Daniel Boyd’s practice is internationally recognised for its manifold engagement with the colonial history of the Australia-Pacific region. Drawing upon intermingled discourses of science, religion and aesthetics, his work reveals the complexity of perspectives through which political, cultural and personal memory is composed.
Following on from major international projects in 2014 and 2015, Daniel Boyd’s 5th exhibition at Roslyn Oxley9 Gallery evokes a sense of place much closer to home. Inspired by Edouard Glissant’s Treatise on the Tout-Monde and Poetics of Relation, Boyd devotes his attention to the geographical region surrounding Cairns, QLD. In this, Boyd’s latest exhibition, Far North, provides us with glimpses into an intricate and mediated personal history, which is at once highly specific and globally resonant.
Drawing upon disparate media, including family photographs, archival documentation, scientific studies and touristic memorabilia, the paintings in Far North illuminate the complexities of regional representation. In a tense play between opacity and clarity, figuration and abstraction, the works recall the fragmented and dynamic composition of personal history and narrative. A vibrant and elegant depiction of the artist’s grandmother sits in-between two striking scenes of local people, originally orchestrated by European anthropologists. Stripped-back and gestural works that invoke childhood recollections of Giangurra, allude not only to Boyd’s enduring familial links to the place, but a broader historical and social resistance to the impact of colonial missions in that region.
As different ancestral threads intertwine with contemporary aesthetic references, Far North provides a personal entry point into Boyd’s broader investigations into history, aesthetics and power. Through his distinctive vision and technique, Boyd’s paintings unfurl the authoritative, linear narratives of Western history, connecting to a concept of space and time where past, present and future are intimately entangled.
—Denise Thwaites
Daniel Boyd has been selected as part of the 20th Biennale of Sydney :The future is already here- its just not evenly distributed curated by Stephanie Rosenthal. Boyd’s work was also recently displayed in All the World’s Futures curated by Okwui Enwezor at the 56th Venice Biennale (2015), Regarding Picasso: Contemporary Artists Responses to His Art at the Musée Picasso, Barcelona, the Moscow International Biennale for Young Arts: A Time for Dreams, Moscow, the Kochi-Muziris Biennale: Whorled Explo¬rations, Kochi, India and the 2014 TarraWarra Biennale: Whisper in My Mask, Tar¬raWarra.

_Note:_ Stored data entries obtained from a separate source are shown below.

## config.mk

```make
export PLATFORM = sky130hd
export DESIGN_NAME = csa_regs
export DESIGN_NICKNAME = d
export VERILOG_FILES = /design/src/rtl/csa_pkg.sv /design/src/rtl/csa_wait_states.sv /design/src/rtl/csa_addr_form.sv /design/src/rtl/csa_regs.sv
export SDC_FILE = /design/constraint.sdc
export NUM_CORES = 1
export LEC_CHECK = 0
export BUFFER_PORTS_ARGS = -buffer_cell sky130_fd_sc_hd__buf_2
export CORE_ASPECT_RATIO = 0.75
export CORE_MARGIN = 5
export CORE_UTILIZATION = 30
export CTS_CLUSTER_SIZE = 24
export DETAILED_ROUTE_END_ITERATION = 12
export PLACE_DENSITY = 0.55
export SLEW_MARGIN = 20
export SYNTH_ARGS = -nofsm -noshare
export SYNTH_HDL_FRONTEND = slang
export SYNTH_SLANG_ARGS = --single-unit
```

## constraint.sdc

```tcl
create_clock -name sys_clk -period 4.22 [get_ports sys_clk]
set_input_delay 0.633 -clock sys_clk [delete_from_list [all_inputs] [get_ports sys_clk]]
set_output_delay 0.633 -clock sys_clk [all_outputs]
set_load 0.01 [all_outputs]
```

## src/rtl/csa_pkg.sv

```systemverilog
package csa_pkg;

   // special-function bus offsets
   localparam logic [7:0] OFS_STACK_POINTER_LOW = 8'h81;
   localparam logic [7:0] OFS_WAIT_STATE_CONTROL = 8'h92;
   localparam logic [7:0] OFS_STACK_POINTER_HIGH = 8'h9b;
   localparam logic [7:0] OFS_ADDRESSING_MODE_CONTROL = 8'h9d;
   localparam logic [7:0] OFS_INTERRUPT_PROGRESS_STATUS = 8'hc5;
   localparam logic [7:0] OFS_EXTERNAL_DATA_MEMORY_RELOCATION = 8'hc6;
   localparam logic [7:0] OFS_PROGRAM_STATUS_WORD = 8'hd0;
   localparam logic [7:0] OFS_MULTIPLY_AUX_REGISTER = 8'hf0;

   // reset values
   localparam logic [7:0] RST_STACK_POINTER_LOW = 8'h00;
   localparam logic [7:0] RST_STACK_POINTER_HIGH = 8'h00;
   localparam logic [3:0] RST_WAIT_STATE = 4'h7;
   localparam logic [7:0] RST_ADDRESSING_MODE_CONTROL = 8'h00;
   localparam logic [7:0] RST_EXTERNAL_DATA_MEMORY_RELOCATION = 8'h00;
   localparam logic [7:0] RST_PROGRAM_STATUS_WORD = 8'h00;
   localparam logic [7:0] RST_MULTIPLY_AUX_REGISTER = 8'h00;

   // program status word fields
   localparam int POS_CARRY_FLAG = 7;
   localparam int POS_AUX_CARRY_FLAG = 6;
   localparam int POS_GENERAL_FLAG = 5;
   localparam int POS_BANK_SELECT_HIGH = 4;
   localparam int POS_BANK_SELECT_LOW = 3;
   localparam int POS_OVERFLOW_FLAG = 2;
   localparam int POS_USER_FLAG = 1;
   localparam int POS_PARITY_FLAG = 0;

   // interrupt progress status fields
   localparam int POS_HIGH_PRIO_IN_PROGRESS = 6;
   localparam int POS_LOW_PRIO_IN_PROGRESS = 5;

   // addressing mode control fields
   localparam int POS_VECTOR_REGION_SELECT = 5;
   localparam int POS_INDIRECT_HIGH_ADDR_SOURCE = 3;
   localparam int POS_STACK_MODE_INDICATOR = 2;
   localparam int POS_ADDR_MODE_UPPER = 1;
   localparam int POS_ADDR_MODE_LOWER = 0;
   localparam logic [7:0] MASK_ADDRESSING_MODE_WR = 8'h2b;

   // address forming
   localparam int WAIT_FIELD_W = 4;
   localparam int PROG_ADDR_W = 20;
   localparam int DATA_ADDR_W = 16;
   localparam logic [15:0] VECTOR_REGION_BASE = 16'hb000;

endpackage

```

## src/rtl/csa_wait_states.sv

```systemverilog
`timescale 1ns/1ns
`default_nettype none

module csa_wait_states
   import csa_pkg::*;
#(
   parameter int WS_W = WAIT_FIELD_W
) (
   // clock and reset
   input wire logic sys_clk,
   input wire logic nrst,
   // control
   input wire logic [WS_W-1:0] wait_field,
   // fetch handshake
   input wire logic fetch_req,
   output logic fetch_busy,
   output logic fetch_done
);

   initial begin
      if (WS_W < 1 || WS_W > 8) $error("csa_wait_states: WS_W out of range");
   end

   logic busy_ff;
   logic [WS_W-1:0] cnt_ff;

   // a read lasts wait_field+1 cycles; requests during a read are dropped
   always_ff @(posedge sys_clk) begin
      if (!nrst) begin
         busy_ff <= 1'b0;
         cnt_ff <= '0;
      end else if (!busy_ff && fetch_req) begin
         busy_ff <= 1'b1;
         cnt_ff <= wait_field;
      end else if (busy_ff && cnt_ff == '0) begin
         busy_ff <= 1'b0;
      end else if (busy_ff) begin
         cnt_ff <= cnt_ff - 1'b1;
      end
   end

   assign fetch_busy = busy_ff;
   assign fetch_done = busy_ff && (cnt_ff == '0);
endmodule

`default_nettype wire

```

## src/rtl/csa_addr_form.sv

```systemverilog
`timescale 1ns/1ns
`default_nettype none

module csa_addr_form
   import csa_pkg::*;
#(
   parameter int PC_W = PROG_ADDR_W
) (
   // clock and reset
   input wire logic sys_clk,
   input wire logic nrst,
   // mode controls
   input wire logic extended_mode,
   input wire logic vector_region_select,
   input wire logic indirect_high_addr_source,
   // sources
   input wire logic [PC_W-1:0] pc_next,
   input wire logic [7:0] vector_offset,
   input wire logic [7:0] port_two,
   input wire logic [7:0] indirect_high_addr_register,
   input wire logic [7:0] indirect_low_addr,
   // formed addresses
   output logic [PC_W-1:0] code_addr_ff,
   output logic [15:0] vector_addr_ff,
   output logic [DATA_ADDR_W-1:0] movx_addr_ff
);

   initial begin
      if (PC_W < 17) $error("csa_addr_form: PC_W must exceed 16");
   end

   // program addresses are cut to 16 bits outside extended mode
   always_ff @(posedge sys_clk) begin
      if (!nrst) begin
         code_addr_ff <= '0;
      end else if (extended_mode) begin
         code_addr_ff <= pc_next;
      end else begin
         code_addr_ff <= {{(PC_W-16){1'b0}}, pc_next[15:0]};
      end
   end

   // vector table placement
   always_ff @(posedge sys_clk) begin
      if (!nrst) begin
         vector_addr_ff <= 16'h0000;
      end else begin
         vector_addr_ff <= (vector_region_select ? VECTOR_REGION_BASE : 16'h0000)
                           | {8'h00, vector_offset};
      end
   end

   // register-indirect data address stays 16 bits in every mode
   always_ff @(posedge sys_clk) begin
      if (!nrst) begin
         movx_addr_ff <= '0;
      end else begin
         movx_addr_ff <= {(indirect_high_addr_source ? indirect_high_addr_register
                           : port_two), indirect_low_addr};
      end
   end
endmodule

`default_nettype wire

```

## src/rtl/csa_regs.sv

```systemverilog
// What this block does
// - eight-bit multiply/divide auxiliary, bit-addressable
// - status word flag layout, carry at top
// - push writes above pointer, pop reads at
// - extended mode stack address is high:low
// - read-only high priority progress bit
// - read-only low priority progress bit
// - serial activity status bits read reserved
// - code reads last wait field plus one
// - wait field resets to seven
// - external data relocation in 2KB steps
// - protected registers need timed-access unlock
// - extended mode: 20-bit code, 16-bit stack
// - data addressing always sixteen bits wide
// - mode 00 sixteen-bit, 1x extended
// - vector select moves vectors to B000
// - indirect high byte: port or register
// - read-only stack mode indicator
`timescale 1ns/1ns
`default_nettype none

module csa_regs
   import csa_pkg::*;
#(
   parameter int PC_W = PROG_ADDR_W
) (
   // clock and reset
   input wire logic sys_clk,
   input wire logic nrst,
   // special-function bus from the core
   input wire logic [7:0] sfr_addr,
   input wire logic sfr_wr,
   input wire logic [7:0] sfr_wdata,
   input wire logic sfr_rd,
   input wire logic sfr_bit_wr,
   input wire logic [2:0] sfr_bit_sel,
   input wire logic sfr_bit_val,
   output logic [7:0] sfr_rdata_ff,
   output logic sfr_hit_ff,
   // timed-access unlock from the protection unit
   input wire logic timed_access_protection,
   // execution side updates
   input wire logic [7:0] acc,
   input wire logic alu_flags_we,
   input wire logic alu_carry,
   input wire logic alu_aux_carry,
   input wire logic alu_overflow,
   input wire logic muldiv_we,
   input wire logic [7:0] muldiv_aux,
   // stack operations
   input wire logic stack_push,
   input wire logic stack_pop,
   output logic stack_wr_ff,
   output logic stack_rd_ff,
   output logic [15:0] stack_addr_ff,
   output logic [7:0] stack_wdata_ff,
   output logic stack_in_data_space_ff,
   // interrupt controller state
   input wire logic hp_in_service,
   input wire logic lp_in_service,
   // program fetch
   input wire logic fetch_req,
   output logic fetch_busy,
   output logic fetch_done,
   input wire logic [PC_W-1:0] pc_next,
   output logic [PC_W-1:0] code_addr_ff,
   // vectors and indirect data moves
   input wire logic [7:0] vector_offset,
   output logic [15:0] vector_addr_ff,
   input wire logic [7:0] port_two,
   input wire logic [7:0] indirect_high_addr_register,
   input wire logic [7:0] indirect_low_addr,
   output logic [DATA_ADDR_W-1:0] movx_addr_ff,
   // decoded controls
   output logic [7:0] bank_select,
   output logic [7:0] external_data_memory_base
);

   initial begin
      if (PC_W != PROG_ADDR_W) $error("csa_regs: PC_W must be 20");
   end

   logic [7:0] multiply_aux_register_ff;
   logic [7:1] program_status_word_ff;
   logic [7:0] stack_pointer_low_ff;
   logic [7:0] stack_pointer_high_ff;
   logic [WAIT_FIELD_W-1:0] wait_state_control_ff;
   logic [7:0] addressing_mode_control_ff;
   logic [7:0] external_data_memory_relocation_ff;
   logic [7:0] interrupt_progress_status_ff;
   logic parity_flag;
   logic extended_mode;
   logic [15:0] stack_full;
   logic [15:0] nxt_stack_up;
   logic [15:0] nxt_stack_down;
   logic [7:0] rd_val;
   logic rd_hit;
   logic [7:0] psw_view;
   logic [7:0] addressing_mode_control_view;

   ////////////////////////////////////////////////////////////////////////
   // decode helpers

   // hit strobes: whole-byte write or single-bit write to one offset
   function automatic logic byte_wr(input logic [7:0] ofs);
      return sfr_wr && (sfr_addr == ofs);
   endfunction

   function automatic logic bit_wr(input logic [7:0] ofs);
      return sfr_bit_wr && (sfr_addr == ofs);
   endfunction

   // only the upper mode bit matters, so 01 also means sixteen-bit mode
   assign extended_mode = addressing_mode_control_ff[POS_ADDR_MODE_UPPER];
   assign parity_flag = ^acc;
   assign psw_view = {program_status_word_ff, parity_flag};
   assign addressing_mode_control_view = {addressing_mode_control_ff[7:3], extended_mode,
                       addressing_mode_control_ff[1:0]};
   assign stack_full = {stack_pointer_high_ff, stack_pointer_low_ff};
   assign nxt_stack_up = stack_full + 16'h0001;
   assign nxt_stack_down = stack_full - 16'h0001;
   assign external_data_memory_base = external_data_memory_relocation_ff;

   // one-hot register bank select for the working register file
   always_comb begin
      bank_select = 8'h00;
      bank_select[{program_status_word_ff[POS_BANK_SELECT_HIGH],
                   program_status_word_ff[POS_BANK_SELECT_LOW]}] = 1'b1;
   end

   ////////////////////////////////////////////////////////////////////////
   // auxiliary multiply/divide register

   // bus writes win over the arithmetic unit in the same cycle
   always_ff @(posedge sys_clk) begin
      if (!nrst) begin
         multiply_aux_register_ff <= RST_MULTIPLY_AUX_REGISTER;
      end else if (byte_wr(OFS_MULTIPLY_AUX_REGISTER)) begin
         multiply_aux_register_ff <= sfr_wdata;
      end else if (bit_wr(OFS_MULTIPLY_AUX_REGISTER)) begin
         multiply_aux_register_ff[sfr_bit_sel] <= sfr_bit_val;
      end else if (muldiv_we) begin
         multiply_aux_register_ff <= muldiv_aux;
      end
   end

   ////////////////////////////////////////////////////////////////////////
   // program status word; parity is not stored, it tracks the accumulator

   always_ff @(posedge sys_clk) begin
      if (!nrst) begin
         program_status_word_ff <= RST_PROGRAM_STATUS_WORD[7:1];
      end else if (byte_wr(OFS_PROGRAM_STATUS_WORD)) begin
         program_status_word_ff <= sfr_wdata[7:1];
      end else if (bit_wr(OFS_PROGRAM_STATUS_WORD) && sfr_bit_sel != 3'h0) begin
         program_status_word_ff[sfr_bit_sel] <= sfr_bit_val;
      end else if (alu_flags_we) begin
         program_status_word_ff[POS_CARRY_FLAG] <= alu_carry;
         program_status_word_ff[POS_AUX_CARRY_FLAG] <= alu_aux_carry;
         program_status_word_ff[POS_OVERFLOW_FLAG] <= alu_overflow;
      end
   end

   ////////////////////////////////////////////////////////////////////////
   // stack pointer pair; push pre-increments, pop post-decrements

   always_ff @(posedge sys_clk) begin
      if (!nrst) begin
         stack_pointer_low_ff <= RST_STACK_POINTER_LOW;
      end else if (byte_wr(OFS_STACK_POINTER_LOW)) begin
         stack_pointer_low_ff <= sfr_wdata;
      end else if (stack_push) begin
         stack_pointer_low_ff <= nxt_stack_up[7:0];
      end else if (stack_pop) begin
         stack_pointer_low_ff <= nxt_stack_down[7:0];
      end
   end

   // the high byte only carries or borrows in extended mode
   always_ff @(posedge sys_clk) begin
      if (!nrst) begin
         stack_pointer_high_ff <= RST_STACK_POINTER_HIGH;
      end else if (byte_wr(OFS_STACK_POINTER_HIGH)) begin
         stack_pointer_high_ff <= sfr_wdata;
      end else if (extended_mode && stack_push) begin
         stack_pointer_high_ff <= nxt_stack_up[15:8];
      end else if (extended_mode && stack_pop) begin
         stack_pointer_high_ff <= nxt_stack_down[15:8];
      end
   end

   // memory request one cycle after the operation; push wins over pop
   always_ff @(posedge sys_clk) begin
      if (!nrst) begin
         stack_wr_ff <= 1'b0;
         stack_rd_ff <= 1'b0;
         stack_addr_ff <= 16'h0000;
         stack_wdata_ff <= 8'h00;
         stack_in_data_space_ff <= 1'b0;
      end else begin
         stack_wr_ff <= stack_push;
         stack_rd_ff <= stack_pop && !stack_push;
         stack_in_data_space_ff <= extended_mode;
         if (stack_push) begin
            stack_wdata_ff <= acc;
            stack_addr_ff <= extended_mode ? nxt_stack_up
                             : {8'h00, nxt_stack_up[7:0]};
         end else if (stack_pop) begin
            stack_addr_ff <= extended_mode ? stack_full
                             : {8'h00, stack_pointer_low_ff};
         end
      end
   end

   ////////////////////////////////////////////////////////////////////////
   // interrupt progress status; writes do nothing

   // serial activity bits stay zero, no serial channel feeds them
   always_ff @(posedge sys_clk) begin
      if (!nrst) begin
         interrupt_progress_status_ff <= 8'h00;
      end else begin
         interrupt_progress_status_ff <= 8'h00;
         interrupt_progress_status_ff[POS_HIGH_PRIO_IN_PROGRESS] <= hp_in_service;
         interrupt_progress_status_ff[POS_LOW_PRIO_IN_PROGRESS] <= lp_in_service;
      end
   end

   ////////////////////////////////////////////////////////////////////////
   // wait states, relocation and addressing mode

   always_ff @(posedge sys_clk) begin
      if (!nrst) begin
         wait_state_control_ff <= RST_WAIT_STATE;
      end else if (byte_wr(OFS_WAIT_STATE_CONTROL)) begin
         wait_state_control_ff <= sfr_wdata[WAIT_FIELD_W-1:0];
      end
   end

   // protected: an unlocked write lands, any other is dropped silently
   always_ff @(posedge sys_clk) begin
      if (!nrst) begin
         external_data_memory_relocation_ff <= RST_EXTERNAL_DATA_MEMORY_RELOCATION;
      end else if (byte_wr(OFS_EXTERNAL_DATA_MEMORY_RELOCATION) && timed_access_protection) begin
         external_data_memory_relocation_ff <= sfr_wdata;
      end
   end

   // the indicator bit is not stored; it is rebuilt from the mode
   always_ff @(posedge sys_clk) begin
      if (!nrst) begin
         addressing_mode_control_ff <= RST_ADDRESSING_MODE_CONTROL;
      end else if (byte_wr(OFS_ADDRESSING_MODE_CONTROL) && timed_access_protection) begin
         addressing_mode_control_ff <= sfr_wdata & MASK_ADDRESSING_MODE_WR;
      end
   end

   ////////////////////////////////////////////////////////////////////////
   // read path, registered; unmapped offsets answer zero with no hit

   always_comb begin
      rd_hit = 1'b1;
      if (sfr_addr == OFS_MULTIPLY_AUX_REGISTER) begin
         rd_val = multiply_aux_register_ff;
      end else if (sfr_addr == OFS_PROGRAM_STATUS_WORD) begin
         rd_val = psw_view;
      end else if (sfr_addr == OFS_STACK_POINTER_LOW) begin
         rd_val = stack_pointer_low_ff;
      end else if (sfr_addr == OFS_STACK_POINTER_HIGH) begin
         rd_val = stack_pointer_high_ff;
      end else if (sfr_addr == OFS_INTERRUPT_PROGRESS_STATUS) begin
         rd_val = interrupt_progress_status_ff;
      end else if (sfr_addr == OFS_WAIT_STATE_CONTROL) begin
         rd_val = {4'h0, wait_state_control_ff};
      end else if (sfr_addr == OFS_EXTERNAL_DATA_MEMORY_RELOCATION) begin
         rd_val = external_data_memory_relocation_ff;
      end else if (sfr_addr == OFS_ADDRESSING_MODE_CONTROL) begin
         rd_val = addressing_mode_control_view;
      end else begin
         rd_val = 8'h00;
         rd_hit = 1'b0;
      end
   end

   always_ff @(posedge sys_clk) begin
      if (!nrst) begin
         sfr_rdata_ff <= 8'h00;
         sfr_hit_ff <= 1'b0;
      end else if (sfr_rd) begin
         sfr_rdata_ff <= rd_val;
         sfr_hit_ff <= rd_hit;
      end else begin
         sfr_hit_ff <= 1'b0;
      end
   end

   ////////////////////////////////////////////////////////////////////////
   // helpers

   csa_wait_states #(
      .WS_W(WAIT_FIELD_W)
   ) u_wait (
      .sys_clk(sys_clk),
      .nrst(nrst),
      .wait_field(wait_state_control_ff),
      .fetch_req(fetch_req),
      .fetch_busy(fetch_busy),
      .fetch_done(fetch_done)
   );

   csa_addr_form #(
      .PC_W(PC_W)
   ) u_addr (
      .sys_clk(sys_clk),
      .nrst(nrst),
      .extended_mode(extended_mode),
      .vector_region_select(addressing_mode_control_ff[POS_VECTOR_REGION_SELECT]),
      .indirect_high_addr_source(addressing_mode_control_ff[POS_INDIRECT_HIGH_ADDR_SOURCE]),
      .pc_next(pc_next),
      .vector_offset(vector_offset),
      .port_two(port_two),
      .indirect_high_addr_register(indirect_high_addr_register),
      .indirect_low_addr(indirect_low_addr),
      .code_addr_ff(code_addr_ff),
      .vector_addr_ff(vector_addr_ff),
      .movx_addr_ff(movx_addr_ff)
   );
endmodule

`default_nettype wire

```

Boyd has held solo exhibitions at Artspace in Sydney (2013) and at the Natural History Museum in London (2012). In 2014 Boyd received the Bulgari Art Award, as well as two major commissions for Macquarie Bank and the Museum of Contemporary Art in Sydney. Boyd’s work has been included in notable group exhibitions in Australia, such as Future Primitive, Heide Museum of Modern Art, Melbourne (2013), The 7th Asia Pacific Triennial of Contemporary Art (APT 7), Queensland Art Gallery / Gallery of Modern Art (GOMA), Brisbane (2012) and We Call Them Pirates Out Here, Museum of Contemporary Art, Sydney (2010). Boyd’s paintings are held in major public collections in Australia including the National Gallery of Australia, Canberra, the Museum of Contemporary Art, Sydney, the National Gallery of Victoria, Melbourne and the Art Gallery of New South Wales, Sydney.